◆ Instructions to follow
Keep every line in which "period" occurs and drop the rest of the data.

◆ Source records
Source: an optimization exercise on an open RTL-to-GDS flow (aim: small area, a short achievable clock period and few clock cycles). Production flows keep margins and buffers that such runs may drop.
Only simulation tests tie the RTL to the original design; equivalence was not proved.

File: flow/config.mk
export PLATFORM = sky130hd
export DESIGN_NAME = alu_top
export DESIGN_NICKNAME = alu_top
export VERILOG_FILES = /design/flow/design.v
export SDC_FILE = /design/flow/constraint.sdc
export NUM_CORES = 4
export LEC_CHECK = 0
export CAP_MARGIN = 20
export CORE_MARGIN = 2
export CORE_UTILIZATION = 40
export PLACE_DENSITY = 0.6
export SLEW_MARGIN = 20
File: flow/constraint.sdc
create_clock -name core_clock -period 100.0 [get_ports {clk}]
set_input_delay 20.0000 -clock core_clock [delete_from_list [all_inputs] [get_ports {clk}]]
set_output_delay 20.0000 -clock core_clock [all_outputs]
set_load 0.01 [all_outputs]
File: flow/design.v
module alu #(
    parameter WIDTH = 32
) (
    input  wire [WIDTH-1:0] A,
    input  wire [WIDTH-1:0] B,
    input  wire [4:0]       OP,
    input  wire             SIGNED_OP,
    output wire [WIDTH-1:0] Y,
    output wire             Zero,
    output reg              Carry,
    output reg              Overflow,
    output wire             Negative,
    output wire             Parity
);
    reg  [WIDTH-1:0] res_int;
    reg  [WIDTH:0]   tmp_res;
    wire [WIDTH:0]   A_ext = SIGNED_OP ? {A[WIDTH-1], A} : {1'b0, A};
    wire [WIDTH:0]   B_ext = SIGNED_OP ? {B[WIDTH-1], B} : {1'b0, B};
    wire [2*WIDTH-1:0] mul_res = A * B;
    wire [WIDTH-1:0] div_quot = (B != 0) ? (A / B) : {WIDTH{1'b0}};
    always @(*) begin
        res_int  = {WIDTH{1'b0}};
        tmp_res  = {(WIDTH+1){1'b0}};
        Carry    = 1'b0;
        Overflow = 1'b0;
        case (OP)
            5'b00000: begin  
                tmp_res  = A_ext + B_ext;
                res_int  = tmp_res[WIDTH-1:0];
                Carry    = tmp_res[WIDTH];
                Overflow = tmp_res[WIDTH] ^ tmp_res[WIDTH-1];
            end
            5'b00001: begin  
                tmp_res  = A_ext - B_ext;
                res_int  = tmp_res[WIDTH-1:0];
                Carry    = tmp_res[WIDTH];
                Overflow = tmp_res[WIDTH] ^ tmp_res[WIDTH-1];
            end
            5'b00010: res_int = A & B;
            5'b00011: res_int = A | B;
            5'b00100: res_int = A ^ B;
            5'b00101: res_int = ~A;
            5'b00110: res_int = A << 1;
            5'b00111: res_int = A >> 1;
            5'b01000: res_int = {A[WIDTH-2:0], A[WIDTH-1]};  
            5'b01001: res_int = {A[0], A[WIDTH-1:1]};        
            5'b01010: res_int = B;
            5'b01011: res_int = mul_res[WIDTH-1:0];
            5'b01100: res_int = div_quot;
            default:  res_int = {WIDTH{1'b0}};
        endcase
    end
    assign Y        = res_int;
    assign Zero     = (res_int == {WIDTH{1'b0}});
    assign Negative = res_int[WIDTH-1];
    assign Parity   = ^res_int;
endmodule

◆ Written response
Source: an optimization exercise on an open RTL-to-GDS flow (aim: small area, a short achievable clock period and few clock cycles). Production flows keep margins and buffers that such runs may drop.
create_clock -name core_clock -period 100.0 [get_ports {clk}]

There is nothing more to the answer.